Jos tried to open her car door, but Eden stepped forward and slammed it shut with a hard shove of her hand. “I am not exploiting anything. You can rage at me if you want. I know it’s not really me that you’re mad at. I haven’t done anything to you. I don’t want to do anything to you. I’m just here as a friend, because God knows it looks like you need one.”
Jos tried to wrench the car door open, but Eden kept her hand there. She could feel the tension building in Jos, feel the way her body stiffened dangerously, and she felt like she was pushing her to something, to a breaking point that was going to get ugly.
Eden didn’t want that to happen here. Not in the damn parking lot of the building where they both worked. Not in some place that was overly public. Jos would never forgive her, and Eden wasn’t sure why that mattered, but it did.
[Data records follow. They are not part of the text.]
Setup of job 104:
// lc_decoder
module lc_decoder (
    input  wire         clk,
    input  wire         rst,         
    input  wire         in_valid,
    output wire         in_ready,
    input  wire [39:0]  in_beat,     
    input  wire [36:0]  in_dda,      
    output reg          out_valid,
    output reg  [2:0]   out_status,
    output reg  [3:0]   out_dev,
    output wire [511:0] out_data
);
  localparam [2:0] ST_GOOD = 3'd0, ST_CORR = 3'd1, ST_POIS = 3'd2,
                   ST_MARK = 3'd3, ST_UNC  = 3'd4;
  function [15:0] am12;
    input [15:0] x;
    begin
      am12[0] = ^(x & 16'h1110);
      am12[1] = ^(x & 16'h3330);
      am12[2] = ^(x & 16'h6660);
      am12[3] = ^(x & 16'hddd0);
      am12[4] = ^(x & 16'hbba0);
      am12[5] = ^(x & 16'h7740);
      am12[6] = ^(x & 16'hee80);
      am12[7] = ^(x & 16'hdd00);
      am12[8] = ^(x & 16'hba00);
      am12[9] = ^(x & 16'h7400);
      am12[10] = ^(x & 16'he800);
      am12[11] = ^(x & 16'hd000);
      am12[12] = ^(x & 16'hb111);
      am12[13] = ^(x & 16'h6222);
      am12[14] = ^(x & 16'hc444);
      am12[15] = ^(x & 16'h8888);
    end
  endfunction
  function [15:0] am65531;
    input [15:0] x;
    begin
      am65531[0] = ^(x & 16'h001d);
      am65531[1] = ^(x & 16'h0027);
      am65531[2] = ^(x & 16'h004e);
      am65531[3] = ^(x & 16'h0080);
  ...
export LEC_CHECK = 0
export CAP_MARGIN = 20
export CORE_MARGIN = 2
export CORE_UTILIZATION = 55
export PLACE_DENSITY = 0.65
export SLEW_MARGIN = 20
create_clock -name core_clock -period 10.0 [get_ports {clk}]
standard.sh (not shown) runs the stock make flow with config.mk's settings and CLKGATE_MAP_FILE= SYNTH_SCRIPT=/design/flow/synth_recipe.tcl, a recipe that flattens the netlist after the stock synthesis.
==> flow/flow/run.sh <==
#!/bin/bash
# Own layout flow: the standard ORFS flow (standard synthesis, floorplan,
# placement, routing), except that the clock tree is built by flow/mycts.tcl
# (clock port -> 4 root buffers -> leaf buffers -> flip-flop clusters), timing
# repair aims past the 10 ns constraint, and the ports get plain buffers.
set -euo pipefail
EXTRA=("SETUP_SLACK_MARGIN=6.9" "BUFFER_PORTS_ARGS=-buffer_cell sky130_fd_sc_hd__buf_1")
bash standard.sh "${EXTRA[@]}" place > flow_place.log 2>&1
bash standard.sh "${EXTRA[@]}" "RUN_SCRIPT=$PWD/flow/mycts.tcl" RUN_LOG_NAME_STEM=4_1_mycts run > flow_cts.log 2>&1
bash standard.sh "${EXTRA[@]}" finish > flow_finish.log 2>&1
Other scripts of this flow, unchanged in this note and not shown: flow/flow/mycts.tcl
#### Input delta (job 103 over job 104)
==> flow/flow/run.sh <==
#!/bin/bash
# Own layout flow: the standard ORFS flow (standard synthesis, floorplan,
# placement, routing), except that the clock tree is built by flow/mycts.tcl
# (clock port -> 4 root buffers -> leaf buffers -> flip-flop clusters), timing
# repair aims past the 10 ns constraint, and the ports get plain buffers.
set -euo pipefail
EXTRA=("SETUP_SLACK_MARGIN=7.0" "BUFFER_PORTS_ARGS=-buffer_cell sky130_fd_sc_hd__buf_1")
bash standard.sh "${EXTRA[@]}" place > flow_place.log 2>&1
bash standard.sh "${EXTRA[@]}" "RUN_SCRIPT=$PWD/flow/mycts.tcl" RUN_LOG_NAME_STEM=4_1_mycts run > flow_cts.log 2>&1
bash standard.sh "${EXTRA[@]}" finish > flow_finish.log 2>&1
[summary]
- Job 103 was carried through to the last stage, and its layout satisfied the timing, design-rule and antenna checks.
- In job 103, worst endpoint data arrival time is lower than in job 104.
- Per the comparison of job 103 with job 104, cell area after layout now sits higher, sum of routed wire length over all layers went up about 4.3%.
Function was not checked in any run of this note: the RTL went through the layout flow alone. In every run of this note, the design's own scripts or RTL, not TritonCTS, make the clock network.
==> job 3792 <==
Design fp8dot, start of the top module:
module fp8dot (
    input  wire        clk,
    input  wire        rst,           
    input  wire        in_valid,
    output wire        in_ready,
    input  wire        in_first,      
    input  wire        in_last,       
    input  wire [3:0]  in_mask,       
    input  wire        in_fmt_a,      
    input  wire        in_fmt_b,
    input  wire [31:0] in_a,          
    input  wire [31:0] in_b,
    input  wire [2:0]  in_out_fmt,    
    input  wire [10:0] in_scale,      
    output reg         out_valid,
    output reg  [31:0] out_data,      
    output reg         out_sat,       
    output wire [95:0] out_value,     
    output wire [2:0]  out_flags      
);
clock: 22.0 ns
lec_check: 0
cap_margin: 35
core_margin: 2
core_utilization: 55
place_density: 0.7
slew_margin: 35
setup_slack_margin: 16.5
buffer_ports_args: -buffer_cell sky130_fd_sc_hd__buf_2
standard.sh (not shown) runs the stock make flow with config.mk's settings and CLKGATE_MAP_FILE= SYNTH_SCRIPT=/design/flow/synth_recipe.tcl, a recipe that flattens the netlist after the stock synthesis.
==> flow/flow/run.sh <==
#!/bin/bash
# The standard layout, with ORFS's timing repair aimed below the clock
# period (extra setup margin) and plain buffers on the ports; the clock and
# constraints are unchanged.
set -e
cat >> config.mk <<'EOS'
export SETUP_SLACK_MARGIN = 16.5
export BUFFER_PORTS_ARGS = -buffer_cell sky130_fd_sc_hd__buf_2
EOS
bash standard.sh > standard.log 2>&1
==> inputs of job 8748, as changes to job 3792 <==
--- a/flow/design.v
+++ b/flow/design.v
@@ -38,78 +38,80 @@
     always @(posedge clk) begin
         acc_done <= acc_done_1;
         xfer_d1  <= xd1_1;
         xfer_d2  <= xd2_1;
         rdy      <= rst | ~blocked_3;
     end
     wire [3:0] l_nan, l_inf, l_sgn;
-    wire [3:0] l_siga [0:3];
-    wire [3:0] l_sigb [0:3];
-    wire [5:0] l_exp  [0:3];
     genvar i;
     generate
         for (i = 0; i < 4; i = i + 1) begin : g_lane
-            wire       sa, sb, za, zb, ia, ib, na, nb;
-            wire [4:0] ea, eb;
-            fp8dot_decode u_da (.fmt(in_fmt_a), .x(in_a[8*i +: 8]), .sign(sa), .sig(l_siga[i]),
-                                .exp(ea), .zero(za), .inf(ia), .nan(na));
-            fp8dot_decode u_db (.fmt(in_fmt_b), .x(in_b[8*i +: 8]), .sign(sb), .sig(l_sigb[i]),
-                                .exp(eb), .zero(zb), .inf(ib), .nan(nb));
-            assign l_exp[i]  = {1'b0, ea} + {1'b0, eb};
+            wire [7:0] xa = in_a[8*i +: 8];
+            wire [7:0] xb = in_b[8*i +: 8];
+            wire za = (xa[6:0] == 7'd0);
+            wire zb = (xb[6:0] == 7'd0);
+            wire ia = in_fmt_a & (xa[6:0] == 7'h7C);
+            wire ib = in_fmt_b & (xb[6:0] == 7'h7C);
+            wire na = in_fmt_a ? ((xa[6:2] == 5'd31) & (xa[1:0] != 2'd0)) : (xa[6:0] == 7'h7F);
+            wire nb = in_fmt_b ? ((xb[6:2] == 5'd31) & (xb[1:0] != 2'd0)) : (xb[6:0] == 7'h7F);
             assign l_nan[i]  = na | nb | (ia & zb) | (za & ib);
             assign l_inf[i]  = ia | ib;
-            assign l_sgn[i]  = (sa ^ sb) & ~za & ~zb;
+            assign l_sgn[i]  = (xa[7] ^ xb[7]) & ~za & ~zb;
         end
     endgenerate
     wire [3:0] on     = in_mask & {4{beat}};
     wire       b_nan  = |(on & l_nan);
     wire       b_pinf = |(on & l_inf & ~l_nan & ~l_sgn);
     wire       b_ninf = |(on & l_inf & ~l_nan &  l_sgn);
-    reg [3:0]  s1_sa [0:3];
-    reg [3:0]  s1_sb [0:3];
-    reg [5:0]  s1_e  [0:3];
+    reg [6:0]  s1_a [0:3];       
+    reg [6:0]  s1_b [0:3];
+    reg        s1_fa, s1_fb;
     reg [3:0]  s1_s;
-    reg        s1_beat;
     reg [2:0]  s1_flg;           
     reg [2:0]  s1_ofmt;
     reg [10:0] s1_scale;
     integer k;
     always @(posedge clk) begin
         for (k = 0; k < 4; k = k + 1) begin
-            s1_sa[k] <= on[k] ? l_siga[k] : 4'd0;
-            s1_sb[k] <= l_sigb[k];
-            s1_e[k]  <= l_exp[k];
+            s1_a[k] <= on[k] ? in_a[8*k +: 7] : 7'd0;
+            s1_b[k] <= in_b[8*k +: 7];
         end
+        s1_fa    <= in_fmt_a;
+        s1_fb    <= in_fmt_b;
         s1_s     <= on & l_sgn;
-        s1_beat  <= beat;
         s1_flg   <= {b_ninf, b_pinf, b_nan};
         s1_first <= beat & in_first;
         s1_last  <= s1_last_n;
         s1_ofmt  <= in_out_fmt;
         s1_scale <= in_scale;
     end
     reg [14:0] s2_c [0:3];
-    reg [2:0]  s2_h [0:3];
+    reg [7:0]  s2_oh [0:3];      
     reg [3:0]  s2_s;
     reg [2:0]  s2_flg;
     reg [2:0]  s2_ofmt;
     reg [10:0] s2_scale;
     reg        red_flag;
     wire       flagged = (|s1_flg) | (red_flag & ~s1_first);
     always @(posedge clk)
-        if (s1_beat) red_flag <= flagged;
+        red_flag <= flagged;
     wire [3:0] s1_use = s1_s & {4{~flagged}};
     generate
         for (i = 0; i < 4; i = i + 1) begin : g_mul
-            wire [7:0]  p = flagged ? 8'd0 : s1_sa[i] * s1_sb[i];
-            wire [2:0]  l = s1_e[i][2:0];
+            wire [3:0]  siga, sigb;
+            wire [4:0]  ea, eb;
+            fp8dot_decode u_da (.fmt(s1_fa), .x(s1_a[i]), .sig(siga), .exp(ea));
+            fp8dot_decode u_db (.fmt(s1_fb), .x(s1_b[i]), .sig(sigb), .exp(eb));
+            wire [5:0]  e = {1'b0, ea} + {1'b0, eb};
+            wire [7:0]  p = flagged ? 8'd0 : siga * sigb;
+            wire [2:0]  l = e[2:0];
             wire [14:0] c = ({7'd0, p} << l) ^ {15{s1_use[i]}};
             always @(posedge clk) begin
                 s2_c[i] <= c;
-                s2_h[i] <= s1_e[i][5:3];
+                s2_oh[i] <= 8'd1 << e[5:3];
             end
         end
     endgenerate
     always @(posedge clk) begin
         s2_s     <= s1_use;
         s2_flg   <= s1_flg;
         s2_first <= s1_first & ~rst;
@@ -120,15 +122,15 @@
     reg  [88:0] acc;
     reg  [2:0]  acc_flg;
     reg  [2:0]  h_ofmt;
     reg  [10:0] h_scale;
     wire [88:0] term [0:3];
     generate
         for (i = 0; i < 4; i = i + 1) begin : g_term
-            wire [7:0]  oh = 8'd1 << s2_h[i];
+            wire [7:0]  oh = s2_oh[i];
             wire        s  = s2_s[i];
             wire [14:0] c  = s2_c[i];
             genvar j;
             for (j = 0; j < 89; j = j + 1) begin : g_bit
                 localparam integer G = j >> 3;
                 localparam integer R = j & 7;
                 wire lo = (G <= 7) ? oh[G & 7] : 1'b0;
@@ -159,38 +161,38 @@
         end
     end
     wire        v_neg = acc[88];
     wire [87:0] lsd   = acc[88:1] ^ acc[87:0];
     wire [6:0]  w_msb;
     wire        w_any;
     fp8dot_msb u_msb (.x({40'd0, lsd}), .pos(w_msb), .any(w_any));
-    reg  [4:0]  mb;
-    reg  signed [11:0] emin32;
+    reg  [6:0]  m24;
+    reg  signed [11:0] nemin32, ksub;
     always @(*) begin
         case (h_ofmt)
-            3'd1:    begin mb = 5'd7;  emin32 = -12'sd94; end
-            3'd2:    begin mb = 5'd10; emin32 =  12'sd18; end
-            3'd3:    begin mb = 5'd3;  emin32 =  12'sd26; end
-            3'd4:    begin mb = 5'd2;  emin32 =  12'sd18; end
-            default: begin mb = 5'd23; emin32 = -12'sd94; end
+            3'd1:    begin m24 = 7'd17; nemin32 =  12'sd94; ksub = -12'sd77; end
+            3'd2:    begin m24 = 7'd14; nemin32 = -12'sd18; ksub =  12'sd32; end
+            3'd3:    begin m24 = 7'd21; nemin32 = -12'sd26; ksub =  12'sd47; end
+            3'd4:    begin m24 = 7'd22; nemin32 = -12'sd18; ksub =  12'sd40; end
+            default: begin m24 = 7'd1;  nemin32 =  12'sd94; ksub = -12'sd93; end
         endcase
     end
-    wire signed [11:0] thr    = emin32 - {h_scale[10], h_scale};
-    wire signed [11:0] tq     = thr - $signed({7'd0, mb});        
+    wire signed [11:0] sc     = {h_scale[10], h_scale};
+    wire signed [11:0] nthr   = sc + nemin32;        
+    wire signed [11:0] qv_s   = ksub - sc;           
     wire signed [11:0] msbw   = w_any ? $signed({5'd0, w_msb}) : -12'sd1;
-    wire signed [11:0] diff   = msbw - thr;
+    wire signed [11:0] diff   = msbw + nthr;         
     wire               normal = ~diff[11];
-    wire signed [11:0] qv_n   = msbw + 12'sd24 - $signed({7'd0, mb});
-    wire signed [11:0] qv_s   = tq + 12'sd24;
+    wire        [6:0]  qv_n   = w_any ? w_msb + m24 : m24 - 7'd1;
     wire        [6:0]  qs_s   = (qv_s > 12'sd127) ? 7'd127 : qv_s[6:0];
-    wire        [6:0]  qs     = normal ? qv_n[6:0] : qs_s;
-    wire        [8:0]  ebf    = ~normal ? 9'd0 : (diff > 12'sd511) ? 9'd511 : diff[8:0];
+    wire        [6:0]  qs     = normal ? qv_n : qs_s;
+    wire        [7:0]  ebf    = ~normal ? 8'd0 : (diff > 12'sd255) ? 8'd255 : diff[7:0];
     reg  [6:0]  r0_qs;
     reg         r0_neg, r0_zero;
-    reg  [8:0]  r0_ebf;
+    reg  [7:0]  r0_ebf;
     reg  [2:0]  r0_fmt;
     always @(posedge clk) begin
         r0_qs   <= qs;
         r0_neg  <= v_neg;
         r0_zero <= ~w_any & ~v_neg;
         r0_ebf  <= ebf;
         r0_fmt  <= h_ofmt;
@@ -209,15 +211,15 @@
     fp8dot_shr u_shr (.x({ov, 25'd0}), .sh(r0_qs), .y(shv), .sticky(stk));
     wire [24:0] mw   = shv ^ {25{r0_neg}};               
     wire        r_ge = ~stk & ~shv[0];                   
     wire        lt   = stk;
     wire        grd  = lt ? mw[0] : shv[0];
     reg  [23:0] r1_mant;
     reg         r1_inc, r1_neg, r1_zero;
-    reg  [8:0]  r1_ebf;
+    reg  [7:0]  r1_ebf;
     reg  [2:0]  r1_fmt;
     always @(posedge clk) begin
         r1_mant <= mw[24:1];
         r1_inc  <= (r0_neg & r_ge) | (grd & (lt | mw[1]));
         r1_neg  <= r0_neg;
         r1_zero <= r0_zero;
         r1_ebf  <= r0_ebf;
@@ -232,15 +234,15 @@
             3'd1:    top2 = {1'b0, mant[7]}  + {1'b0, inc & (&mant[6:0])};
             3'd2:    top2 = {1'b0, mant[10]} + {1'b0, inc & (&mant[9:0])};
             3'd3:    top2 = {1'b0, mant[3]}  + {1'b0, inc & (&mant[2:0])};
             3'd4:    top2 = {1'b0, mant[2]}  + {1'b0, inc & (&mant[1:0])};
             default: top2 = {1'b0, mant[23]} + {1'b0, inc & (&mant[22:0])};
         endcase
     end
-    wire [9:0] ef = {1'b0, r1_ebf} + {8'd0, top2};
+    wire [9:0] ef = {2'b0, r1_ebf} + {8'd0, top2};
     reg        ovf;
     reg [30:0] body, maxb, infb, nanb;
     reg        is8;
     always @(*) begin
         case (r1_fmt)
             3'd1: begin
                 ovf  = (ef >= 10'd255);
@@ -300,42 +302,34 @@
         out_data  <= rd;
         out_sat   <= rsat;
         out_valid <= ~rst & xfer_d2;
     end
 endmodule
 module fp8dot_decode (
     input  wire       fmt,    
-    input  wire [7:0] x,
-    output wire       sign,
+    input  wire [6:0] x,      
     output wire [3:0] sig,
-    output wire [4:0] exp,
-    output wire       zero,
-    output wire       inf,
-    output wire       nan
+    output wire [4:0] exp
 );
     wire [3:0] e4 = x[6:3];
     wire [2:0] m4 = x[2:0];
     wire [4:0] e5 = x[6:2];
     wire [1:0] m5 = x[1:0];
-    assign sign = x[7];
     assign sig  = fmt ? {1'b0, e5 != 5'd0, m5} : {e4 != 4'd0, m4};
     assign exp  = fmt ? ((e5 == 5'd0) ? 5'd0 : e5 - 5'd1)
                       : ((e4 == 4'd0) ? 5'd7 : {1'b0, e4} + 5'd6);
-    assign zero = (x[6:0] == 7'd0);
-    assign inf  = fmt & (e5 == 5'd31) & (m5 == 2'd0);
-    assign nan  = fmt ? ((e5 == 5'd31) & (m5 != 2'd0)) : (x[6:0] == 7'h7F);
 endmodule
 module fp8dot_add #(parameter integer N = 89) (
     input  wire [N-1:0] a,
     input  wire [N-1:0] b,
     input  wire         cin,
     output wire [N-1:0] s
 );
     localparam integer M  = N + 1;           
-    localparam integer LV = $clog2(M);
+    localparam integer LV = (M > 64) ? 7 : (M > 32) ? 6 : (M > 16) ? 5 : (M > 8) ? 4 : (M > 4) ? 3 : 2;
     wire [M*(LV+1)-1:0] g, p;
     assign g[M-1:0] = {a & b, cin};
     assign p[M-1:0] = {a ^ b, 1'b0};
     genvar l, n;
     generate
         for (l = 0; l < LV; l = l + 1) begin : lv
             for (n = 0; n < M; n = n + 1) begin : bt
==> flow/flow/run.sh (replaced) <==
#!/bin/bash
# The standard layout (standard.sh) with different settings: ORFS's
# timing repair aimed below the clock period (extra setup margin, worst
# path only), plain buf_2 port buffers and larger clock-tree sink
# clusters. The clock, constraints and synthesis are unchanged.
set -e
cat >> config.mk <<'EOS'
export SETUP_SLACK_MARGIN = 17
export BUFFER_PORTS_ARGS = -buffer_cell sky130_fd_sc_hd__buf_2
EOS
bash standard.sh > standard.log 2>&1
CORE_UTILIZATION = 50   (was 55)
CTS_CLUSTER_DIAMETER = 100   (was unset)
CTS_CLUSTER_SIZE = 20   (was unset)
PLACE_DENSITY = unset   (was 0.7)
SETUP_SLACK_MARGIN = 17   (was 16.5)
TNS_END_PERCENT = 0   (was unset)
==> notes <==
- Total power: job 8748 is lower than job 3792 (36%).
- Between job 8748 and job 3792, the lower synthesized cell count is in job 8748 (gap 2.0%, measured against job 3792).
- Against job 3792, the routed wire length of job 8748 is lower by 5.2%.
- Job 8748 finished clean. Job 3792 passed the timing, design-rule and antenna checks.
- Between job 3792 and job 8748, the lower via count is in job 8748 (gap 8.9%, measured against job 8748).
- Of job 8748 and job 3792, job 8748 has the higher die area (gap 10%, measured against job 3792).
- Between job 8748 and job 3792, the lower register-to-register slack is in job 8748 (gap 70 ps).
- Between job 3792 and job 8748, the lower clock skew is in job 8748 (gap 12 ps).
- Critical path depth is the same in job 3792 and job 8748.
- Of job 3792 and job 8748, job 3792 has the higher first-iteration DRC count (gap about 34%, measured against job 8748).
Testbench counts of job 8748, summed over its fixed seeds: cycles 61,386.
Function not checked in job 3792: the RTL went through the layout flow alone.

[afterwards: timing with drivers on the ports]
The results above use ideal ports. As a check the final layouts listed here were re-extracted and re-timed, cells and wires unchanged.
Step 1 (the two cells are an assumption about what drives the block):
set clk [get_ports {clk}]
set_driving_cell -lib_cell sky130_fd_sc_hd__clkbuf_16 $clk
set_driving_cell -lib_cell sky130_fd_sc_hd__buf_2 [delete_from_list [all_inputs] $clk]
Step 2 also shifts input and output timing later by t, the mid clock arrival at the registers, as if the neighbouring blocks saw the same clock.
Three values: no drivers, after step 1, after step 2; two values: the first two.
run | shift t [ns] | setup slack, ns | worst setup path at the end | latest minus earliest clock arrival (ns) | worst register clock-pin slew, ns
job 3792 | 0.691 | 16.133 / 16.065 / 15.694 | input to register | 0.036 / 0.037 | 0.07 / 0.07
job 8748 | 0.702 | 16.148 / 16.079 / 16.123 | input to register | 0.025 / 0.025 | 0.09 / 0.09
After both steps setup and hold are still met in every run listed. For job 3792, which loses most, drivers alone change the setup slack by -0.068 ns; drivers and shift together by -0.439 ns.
More than that, Jos hadn’t left Eden standing at the curb of some pub, waiting on a cab that might not have materialized, when she was so drunk that anything could have happened to her. Eden felt like she owed her, and she was going to repay the debt no matter how angry Jos was with her for interfering.
“Let me drive you to your house. I’ll get a cab back here for my car.”
“I’m fine.” Jos spat the words. Her face was doing something funny. Arranging itself into a mask of blankness, of numbness, where there was nothing to be read. She was shoving the pain and the anger deep down inside herself where it couldn’t be touched.
That was more frightening to Eden than
anything.
“Jos,” she prodded. “Let me drive you home. I’m not going to take no for an answer. You’re going to have to run me over if you want to leave this parking lot.”
“I’d do it with pleasure.” She was lying. There was no heat in it. Her voice broke at the end, and she swallowed hard. She raised her head, and her eyes were so hard, so full of pain that Eden’s heart stuttered and died out. In the next instant, she raised her hand and silently handed over the keys.
Eden slid in on the driver’s side. She had to press the button on the side of the seat to get anywhere close to the wheel. Jos was already tall. How the hell did she drive in heels?
Jos slid into the passenger seat and slammed the door. She crossed her arms over her chest and stared out the window.
It had been a good long while since Eden had driven a car this expensive and her heart raced, but she was far more worried about the woman next to her.
“I don’t know the way,” Eden admitted. She waited while Jos furiously punched her address into the car’s GPS on the big screen in the dash. She said nothing. The silence was oppressive. Eden’s worry filled up the car. Jos wouldn’t look at her. She refused to see the care or concern on Eden’s face. She hated accepting help. She hated being vulnerable.
Her words played over in and over in Eden’s head all the way home. They’re trying to force me out. This is what they want. Eden needed to know what that meant. She needed to know what she’d just put her name to, what job she’d just taken, and what was really going on. It was more than Jos was telling her. She needed to know if she’d been lied to. Tricked, somehow, into taking a job she didn’t even really want.
More than anything, she needed to make sure Jos was going to be okay.
Eden knew enough about unhappy people to know one when she saw one, and Jos had let her armour slip. She wasn’t happy. She wasn’t fine. This was about more than what happened at work. This was about something bigger, something so much bigger, something Eden could only guess at. She wasn’t sure what she’d do if Jos wouldn’t give her answers. Jos was closed off, shut down.
Eden parked in the triple garage and killed the engine. She’d told herself she wouldn’t leave until she could do it without her conscious being stabbed at by guilt.